A che serve, ci si chiede, un Piano Urbanistico se poi manca la volontà politica – prima ancora che la capacità tecnica – di attuarlo? I progetti approvati solo di recente (ma ancora in attesa di essere finanziati, ricordiamolo), come quelli su Piazza Municipio e Viale degli Eroi (dimenticando colpevolmente la vergogna mai risolta della casa albergo per anziani), non toccano evidentemente la parte antica di Guardia – il cui profilo è ancora dominato dalle due gru in bella mostra da almeno un decennio -, arrivano tardi e suonano come tentativi pre-elettorali di mostrare vitalità. Ma non sono certamente il frutto di una programmazione seria e lungimirante.

È ora che la cittadinanza pretenda risposte. Pretenda trasparenza. Pretenda, soprattutto, un cambiamento radicale di passo o, se necessario, il ritorno anticipato alle urne.
Se realmente si vuole rilanciare questa comunità il centro storico di Guardia Sanframondi non può più aspettare. È patrimonio, identità e soprattutto futuro. È responsabilità della politica riportarlo al centro della vita pubblica, prima che cada definitivamente nell’oblio. O peggio, sotto le sue stesse macerie.

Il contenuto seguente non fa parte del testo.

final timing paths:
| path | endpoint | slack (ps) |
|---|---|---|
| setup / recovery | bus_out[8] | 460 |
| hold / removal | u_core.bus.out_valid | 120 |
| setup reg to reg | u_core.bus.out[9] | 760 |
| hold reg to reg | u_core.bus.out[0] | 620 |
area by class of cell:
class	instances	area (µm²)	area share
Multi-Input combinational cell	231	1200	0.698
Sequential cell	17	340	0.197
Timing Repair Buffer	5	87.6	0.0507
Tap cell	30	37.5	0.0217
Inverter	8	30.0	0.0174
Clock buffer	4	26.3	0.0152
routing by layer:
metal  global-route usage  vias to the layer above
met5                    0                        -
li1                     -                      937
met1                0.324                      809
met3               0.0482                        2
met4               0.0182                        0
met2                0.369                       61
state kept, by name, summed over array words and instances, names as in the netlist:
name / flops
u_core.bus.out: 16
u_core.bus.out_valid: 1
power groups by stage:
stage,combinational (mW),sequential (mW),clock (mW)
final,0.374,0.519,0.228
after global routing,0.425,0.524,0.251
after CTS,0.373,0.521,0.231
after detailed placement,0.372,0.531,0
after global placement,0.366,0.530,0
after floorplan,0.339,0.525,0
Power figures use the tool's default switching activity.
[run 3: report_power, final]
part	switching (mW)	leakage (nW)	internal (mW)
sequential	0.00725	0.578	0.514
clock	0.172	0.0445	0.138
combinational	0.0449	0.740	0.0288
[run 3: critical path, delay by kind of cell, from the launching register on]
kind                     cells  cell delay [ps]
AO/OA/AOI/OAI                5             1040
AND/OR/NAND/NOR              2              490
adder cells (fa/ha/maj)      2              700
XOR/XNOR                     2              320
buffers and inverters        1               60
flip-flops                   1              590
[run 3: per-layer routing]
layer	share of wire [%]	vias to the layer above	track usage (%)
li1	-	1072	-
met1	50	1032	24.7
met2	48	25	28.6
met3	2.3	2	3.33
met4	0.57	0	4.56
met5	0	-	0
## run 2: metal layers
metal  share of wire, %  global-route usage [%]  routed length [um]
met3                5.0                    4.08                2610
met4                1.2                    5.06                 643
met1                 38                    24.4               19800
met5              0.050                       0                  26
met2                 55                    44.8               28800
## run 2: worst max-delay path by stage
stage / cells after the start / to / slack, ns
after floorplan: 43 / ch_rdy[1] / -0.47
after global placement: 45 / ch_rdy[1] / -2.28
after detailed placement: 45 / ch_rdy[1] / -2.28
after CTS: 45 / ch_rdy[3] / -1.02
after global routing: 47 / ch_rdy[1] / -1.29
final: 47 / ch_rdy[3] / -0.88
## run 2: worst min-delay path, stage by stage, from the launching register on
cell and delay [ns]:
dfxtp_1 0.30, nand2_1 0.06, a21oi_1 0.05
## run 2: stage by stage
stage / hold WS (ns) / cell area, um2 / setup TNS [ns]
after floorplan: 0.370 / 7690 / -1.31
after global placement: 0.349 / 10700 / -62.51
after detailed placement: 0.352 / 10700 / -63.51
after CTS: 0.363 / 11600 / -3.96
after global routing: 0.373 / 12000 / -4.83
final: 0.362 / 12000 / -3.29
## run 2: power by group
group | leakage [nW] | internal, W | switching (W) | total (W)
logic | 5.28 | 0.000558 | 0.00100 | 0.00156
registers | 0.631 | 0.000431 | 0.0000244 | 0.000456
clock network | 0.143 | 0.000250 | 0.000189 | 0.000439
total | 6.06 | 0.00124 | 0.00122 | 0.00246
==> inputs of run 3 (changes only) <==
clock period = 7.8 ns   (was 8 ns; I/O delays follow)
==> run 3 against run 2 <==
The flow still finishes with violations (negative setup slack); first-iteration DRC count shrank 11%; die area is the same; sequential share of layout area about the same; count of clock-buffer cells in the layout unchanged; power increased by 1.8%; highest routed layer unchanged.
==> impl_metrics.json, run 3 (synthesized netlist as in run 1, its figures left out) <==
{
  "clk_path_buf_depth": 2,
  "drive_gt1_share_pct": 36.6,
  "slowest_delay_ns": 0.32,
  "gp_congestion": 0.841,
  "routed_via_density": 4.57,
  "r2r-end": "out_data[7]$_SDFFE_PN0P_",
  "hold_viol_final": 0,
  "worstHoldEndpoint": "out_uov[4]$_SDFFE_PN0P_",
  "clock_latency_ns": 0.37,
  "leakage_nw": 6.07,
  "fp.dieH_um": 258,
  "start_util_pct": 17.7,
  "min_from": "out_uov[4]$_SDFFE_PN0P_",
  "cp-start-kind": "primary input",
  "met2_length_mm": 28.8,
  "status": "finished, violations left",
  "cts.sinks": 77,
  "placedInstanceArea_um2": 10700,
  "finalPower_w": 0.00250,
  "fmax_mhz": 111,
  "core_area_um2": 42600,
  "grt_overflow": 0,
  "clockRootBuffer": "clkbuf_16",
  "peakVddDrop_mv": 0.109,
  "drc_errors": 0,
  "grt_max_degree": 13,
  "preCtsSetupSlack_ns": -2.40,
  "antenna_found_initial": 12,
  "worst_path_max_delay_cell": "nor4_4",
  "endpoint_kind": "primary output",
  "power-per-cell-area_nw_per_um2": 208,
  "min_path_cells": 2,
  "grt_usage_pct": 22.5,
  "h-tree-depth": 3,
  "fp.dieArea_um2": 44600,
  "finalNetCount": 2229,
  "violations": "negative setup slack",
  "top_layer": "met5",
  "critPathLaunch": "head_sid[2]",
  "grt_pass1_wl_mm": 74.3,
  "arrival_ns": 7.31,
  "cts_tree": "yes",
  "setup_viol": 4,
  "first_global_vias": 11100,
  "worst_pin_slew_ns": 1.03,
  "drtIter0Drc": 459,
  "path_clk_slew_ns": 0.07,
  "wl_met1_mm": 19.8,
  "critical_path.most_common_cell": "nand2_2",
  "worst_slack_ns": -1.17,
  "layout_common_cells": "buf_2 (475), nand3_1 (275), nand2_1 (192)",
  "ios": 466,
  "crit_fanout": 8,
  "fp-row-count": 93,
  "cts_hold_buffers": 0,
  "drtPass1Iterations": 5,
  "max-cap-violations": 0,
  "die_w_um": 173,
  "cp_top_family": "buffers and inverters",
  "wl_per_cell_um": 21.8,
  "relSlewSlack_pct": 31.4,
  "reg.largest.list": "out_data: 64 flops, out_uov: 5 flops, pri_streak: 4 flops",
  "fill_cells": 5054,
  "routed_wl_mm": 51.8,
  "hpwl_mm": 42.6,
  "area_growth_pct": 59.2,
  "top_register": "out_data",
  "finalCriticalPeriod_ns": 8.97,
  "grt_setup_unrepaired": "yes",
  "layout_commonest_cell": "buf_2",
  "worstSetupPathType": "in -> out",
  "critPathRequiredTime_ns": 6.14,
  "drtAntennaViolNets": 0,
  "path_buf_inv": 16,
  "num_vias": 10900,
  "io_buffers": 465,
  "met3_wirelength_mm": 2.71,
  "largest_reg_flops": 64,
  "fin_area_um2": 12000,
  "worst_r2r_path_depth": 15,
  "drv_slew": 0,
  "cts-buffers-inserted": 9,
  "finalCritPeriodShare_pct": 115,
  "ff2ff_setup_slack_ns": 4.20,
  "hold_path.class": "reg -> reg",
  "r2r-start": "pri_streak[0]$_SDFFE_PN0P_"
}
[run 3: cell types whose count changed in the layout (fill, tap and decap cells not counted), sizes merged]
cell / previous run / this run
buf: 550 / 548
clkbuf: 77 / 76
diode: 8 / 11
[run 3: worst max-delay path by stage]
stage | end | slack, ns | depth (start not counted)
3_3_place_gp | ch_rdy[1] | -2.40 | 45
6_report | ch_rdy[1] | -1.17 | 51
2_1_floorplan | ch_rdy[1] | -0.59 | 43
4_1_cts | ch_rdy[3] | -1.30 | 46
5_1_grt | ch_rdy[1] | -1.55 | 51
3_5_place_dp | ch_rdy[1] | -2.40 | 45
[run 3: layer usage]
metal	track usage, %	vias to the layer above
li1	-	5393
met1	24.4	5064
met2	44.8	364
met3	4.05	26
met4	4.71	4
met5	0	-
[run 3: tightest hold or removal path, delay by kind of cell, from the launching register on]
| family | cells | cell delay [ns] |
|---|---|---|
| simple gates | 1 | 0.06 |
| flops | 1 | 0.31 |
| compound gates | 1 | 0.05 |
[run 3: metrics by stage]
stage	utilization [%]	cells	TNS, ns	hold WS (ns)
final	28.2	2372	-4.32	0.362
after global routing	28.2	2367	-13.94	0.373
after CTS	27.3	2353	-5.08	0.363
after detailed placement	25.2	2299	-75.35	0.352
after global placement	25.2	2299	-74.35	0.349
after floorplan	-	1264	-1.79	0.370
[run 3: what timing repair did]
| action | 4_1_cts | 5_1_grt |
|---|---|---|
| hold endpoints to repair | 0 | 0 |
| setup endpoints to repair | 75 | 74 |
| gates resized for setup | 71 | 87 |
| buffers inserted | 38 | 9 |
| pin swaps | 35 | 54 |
--- src/rtl/nibble_logic_sequencer.sv ---
// Multi-cycle WIDTH-bit bitwise logic controller that drives an external SLICE-bit
// logic unit one slice per cycle, LSB slice first, and assembles the full result.
module nibble_logic_sequencer #(
  parameter int WIDTH = 32,
  parameter int SLICE = 4
) (
  input  logic             clk_i,
  input  logic             rst_ni,
  input  logic             start_i,
  input  logic [1:0]       op_i,
  input  logic [WIDTH-1:0] a_i,
  input  logic [WIDTH-1:0] b_i,
  output logic             busy_o,
  output logic             done_o,
  output logic [WIDTH-1:0] result_o,
  output logic             zero_o,
  output logic [SLICE-1:0] slice_a_o,
  output logic [SLICE-1:0] slice_b_o,
  output logic [1:0]       slice_op_o,
  input  logic [SLICE-1:0] slice_r_i,
  output logic [1:0]       state_o
);

  // WIDTH must be a whole multiple of SLICE; N is not meant to be overridden.
  localparam int N  = WIDTH / SLICE;
  localparam int IW = (N > 1) ? $clog2(N) : 1;
  localparam logic [IW-1:0] LAST_IDX = IW'(N - 1);

  typedef enum logic [1:0] {
    S_IDLE = 2'd0,
    S_RUN  = 2'd1,
    S_DONE = 2'd2
  } state_e;

  state_e           state_q, state_d;
  logic [IW-1:0]    idx_q, idx_d;
  logic [WIDTH-1:0] a_q, a_d;
  logic [WIDTH-1:0] b_q, b_d;
  logic [1:0]       op_q, op_d;
  logic [WIDTH-1:0] result_q, result_d;
  logic             zero_q, zero_d;

  // Handshake: start_i is a level sampled at every rising edge; it is accepted only in
  // IDLE or DONE (never queued during RUN), and done_o is a one-cycle result-valid pulse.
  always_comb begin
    state_d    = state_q;
    idx_d      = idx_q;
    a_d        = a_q;
    b_d        = b_q;
    op_d       = op_q;
    result_d   = result_q;
    zero_d     = zero_q;
    busy_o     = 1'b0;
    done_o     = 1'b0;
    slice_a_o  = '0;
    slice_b_o  = '0;
    slice_op_o = '0;
    case (state_q)
      S_IDLE, S_DONE: begin
        done_o = (state_q == S_DONE);
        if (start_i) begin
          a_d     = a_i;
          b_d     = b_i;
          op_d    = op_i;
          idx_d   = '0;
          state_d = S_RUN;
        end else begin
          state_d = S_IDLE;
        end
      end
      S_RUN: begin
        busy_o     = 1'b1;
        slice_a_o  = a_q[idx_q*SLICE +: SLICE];
        slice_b_o  = b_q[idx_q*SLICE +: SLICE];
        slice_op_o = op_q;
        result_d[idx_q*SLICE +: SLICE] = slice_r_i;
        if (idx_q == LAST_IDX) begin
          // Zero flag looks at the result including the slice captured on this edge.
          idx_d   = '0;
          zero_d  = (result_d == '0);
          state_d = S_DONE;
        end else begin
          idx_d = idx_q + 1'b1;
        end
      end
      default: state_d = S_IDLE;
    endcase
  end

  always_ff @(posedge clk_i or negedge rst_ni) begin
    if (!rst_ni) begin
      state_q  <= S_IDLE;
      idx_q    <= '0;
      a_q      <= '0;
      b_q      <= '0;
      op_q     <= '0;
      result_q <= '0;
      zero_q   <= 1'b0;
    end else begin
      state_q  <= state_d;
      idx_q    <= idx_d;
      a_q      <= a_d;
      b_q      <= b_d;
      op_q     <= op_d;
      result_q <= result_d;
      zero_q   <= zero_d;
    end
  end

  assign result_o = result_q;
  assign zero_o   = zero_q;
  assign state_o  = state_q;

endmodule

Per evitare che il centro storico di Guardia Sanframondi continui a sprofondare nell’abbandono, serve un piano d’azione concreto, fondato su pochi ma chiari pilastri. Occorre costruire una visione condivisa del futuro del centro storico. Solo attraverso il confronto è possibile individuare le priorità reali e dare legittimità agli interventi. Nel frattempo, si potrebbe avviare un programma comunale di incentivi e sgravi fiscali per chi ristruttura immobili nel centro storico, anche con formule di partenariato pubblico-privato o co-housing. Alcuni comuni hanno già adottato misure simili con buoni risultati. Con un piano di comunicazione serio e professionale, Guardia Sanframondi può puntare sul turismo culturale e religioso, non solo sull’enoturismo – limitato e di nicchia – creando itinerari tematici e promuovendo eventi che coinvolgano innanzitutto il centro storico. Ma serve una strategia, non iniziative estemporanee, sagre mangerecce e quant’altro. Infine, prima dei grandi progetti, serve l’essenziale: pulizia costante, controllo del degrado, segnalazione e monitoraggio degli immobili a rischio crollo. Questo è il minimo sindacale che ogni cittadino di Guardia ha diritto di pretendere per preservare la sua memoria storica.